#SimBlog: Tricyclic Antidepressant Overdose
““15 y/o found unresponsive by his father. Has been struggling at school. Left a suicide note and was found next to some empty packets of his mother’s tablets.””
Observations
A – Patent
B – Sats 96%, RR 24
C – HR 121, BP 104/57
D – GCS E2 V2 M5 (9)
E – Temp 37.2°C
Clinical findings
Drowsy
Uncooperative
Why we simulated?
Tricyclic Antidepressant (TCA) overdose is a presentation that often fills clinicians with an element of fear. This is because the potential consequences of a significant ingestion can be fatal, also include arrhythmias that are difficult to treat.
From Toxbase:
"Highly toxic by ingestion.”
Ingestion of 15 mg/kg would be expected to result in serious, potentially life-threatening symptoms. Ingestion of one or two tablets by a young child may be sufficient to achieve this dose."
Suggested management:
Even in the absence of an acidosis, consider alkalinisation with iv sodium bicarbonate in patients with:
QRS duration greater than 120 msec
Arrhythmias
Hypotension resistant to fluid resuscitation
There is also discussion around the use of intralipid - although use should be guided by a senior clinicians or advice of the Poisons Information Service.
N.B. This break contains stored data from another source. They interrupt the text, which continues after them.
==> src/mips_decode.sv <==
`timescale 1ns/1ps

module mips_decode (
    input  logic                    clock_i,
    input  logic                    rst_n_i,
    input  logic                    fetch_valid_i,
    input  mips_pipe_pkg::word_t    fetch_pc_i,
    input  mips_pipe_pkg::word_t    fetch_inst_i,
    output mips_isa_pkg::reg_addr_t rs_addr_o,
    output mips_isa_pkg::reg_addr_t rt_addr_o,
    input  mips_pipe_pkg::word_t    rs_data_i,
    input  mips_pipe_pkg::word_t    rt_data_i,
    result_bus_if.monitor           ex_res,
    result_bus_if.monitor           wb_res,
    exec_bus_if.decode              exec
);
    import mips_isa_pkg::*;
    import mips_pipe_pkg::*;

    opcode_e              opcode;
    funct_e               funct;
    reg_addr_t            rd_addr;
    reg_addr_t            dest;
    logic [IMM16_W-1:0]   imm16;
    word_t                imm_sext;
    word_t                imm_zext;
    word_t                imm_upper;
    word_t                imm_ext;
    word_t                rs_val;
    word_t                rt_val;
    alu_op_e              alu_op_d;
    logic                 known;
    logic                 write_en_d;

    assign opcode    = opcode_e'(fetch_inst_i[OPCODE_LSB +: OPCODE_W]);
    assign funct     = funct_e'(fetch_inst_i[FUNCT_LSB +: FUNCT_W]);
    assign rs_addr_o = fetch_inst_i[RS_LSB +: REG_ADDR_W];
    assign rt_addr_o = fetch_inst_i[RT_LSB +: REG_ADDR_W];
    assign rd_addr   = fetch_inst_i[RD_LSB +: REG_ADDR_W];
    assign imm16     = fetch_inst_i[IMM16_LSB +: IMM16_W];

    assign imm_sext  = {{(XLEN-IMM16_W){imm16[IMM16_W-1]}}, imm16};
    assign imm_zext  = {{(XLEN-IMM16_W){1'b0}}, imm16};
    assign imm_upper = {imm16, {(XLEN-IMM16_W){1'b0}}};

    // execute result is one slot newer than writeback
    assign rs_val = (ex_res.valid && ex_res.write_en && ex_res.write_addr == rs_addr_o) ?
                    ex_res.write_data :
                    (wb_res.valid && wb_res.write_en && wb_res.write_addr == rs_addr_o) ?
                    wb_res.write_data : rs_data_i;
    assign rt_val = (ex_res.valid && ex_res.write_en && ex_res.write_addr == rt_addr_o) ?
                    ex_res.write_data :
                    (wb_res.valid && wb_res.write_en && wb_res.write_addr == rt_addr_o) ?
                    wb_res.write_data : rt_data_i;

    always_comb begin
        alu_op_d = ALU_ADD;
        imm_ext  = imm_sext;
        known    = 1'b1;
        case (opcode)
            SPECIAL: begin
                case (funct)
                    SLL:     alu_op_d = ALU_SLL;
                    SRL:     alu_op_d = ALU_SRL;
                    SRA:     alu_op_d = ALU_SRA;
                    ADDU:    alu_op_d = ALU_ADD;
                    SUBU:    alu_op_d = ALU_SUB;
                    AND:     alu_op_d = ALU_AND;
                    OR:      alu_op_d = ALU_OR;
                    XOR:     alu_op_d = ALU_XOR;
                    NOR:     alu_op_d = ALU_NOR;
                    SLT:     alu_op_d = ALU_SLT;
                    SLTU:    alu_op_d = ALU_SLTU;
                    default: known = 1'b0;
                endcase
            end
            ADDIU:   alu_op_d = ALU_ADD;
            SLTI:    alu_op_d = ALU_SLT;
            ANDI: begin
                alu_op_d = ALU_AND;
                imm_ext  = imm_zext;
            end
            ORI: begin
                alu_op_d = ALU_OR;
                imm_ext  = imm_zext;
            end
            XORI: begin
                alu_op_d = ALU_XOR;
                imm_ext  = imm_zext;
            end
            LUI: begin
                alu_op_d = ALU_LUI;
                imm_ext  = imm_upper;
            end
            default: known = 1'b0;
        endcase
    end

    // i-type writes rt
    assign dest       = (opcode == SPECIAL) ? rd_addr : rt_addr_o;
    assign write_en_d = fetch_valid_i && known && (dest != '0);

    always_ff @(posedge clock_i) begin
        if (!rst_n_i) begin
            exec.valid    <= 1'b0;
            exec.write_en <= 1'b0;
        end else begin
            exec.valid    <= fetch_valid_i && known;
            exec.write_en <= write_en_d;
        end
    end

    always_ff @(posedge clock_i) begin
        exec.pc         <= fetch_pc_i;
        exec.alu_op     <= alu_op_d;
        exec.operand_a  <= rs_val;
        exec.operand_b  <= (opcode == SPECIAL) ? rt_val : imm_ext;
        exec.shamt      <= fetch_inst_i[SHAMT_LSB +: SHAMT_W];
        exec.write_addr <= dest;
    end

endmodule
K+ Channel Blockade | QTC Prolongation |
NE & Serotonin Reuptake Inhibition | Initial hypertension quickly followed by hypotension |
Na+ Channel Blockade |
QRS Prolongation
Hypotension — depresses myocardial contractility Ventricular dysrhythmias Brugada-like findings on ECG |
Muscarinic Anticholinergic Receptor Antagonism | Anticholinergic Toxidrome |
Antihistaminergic | CNS stimulation or sedation |
Alpha1 Adrenergic Antagonism | Hypotension |
GABA-A Receptor Blockade | Seizures |
Further Reading:
- BMJ – Best Practice
- EMcrit – Podcast 98
Positive feedback
Recognised abnormal ECG and possibility of TCA OD
Pre-planned key Resus information (WETFLAG)
Learning outcomes
You may not know exactly what tablets a person has taken and may need to act on a "best guess".
Consider Sodium Bicarb, magnesium and intralipid for TCA overdose.
Early involvement of critical care is important.
If the team leader verbalises their thoughts it can help team members understand why actions/ drugs are needed.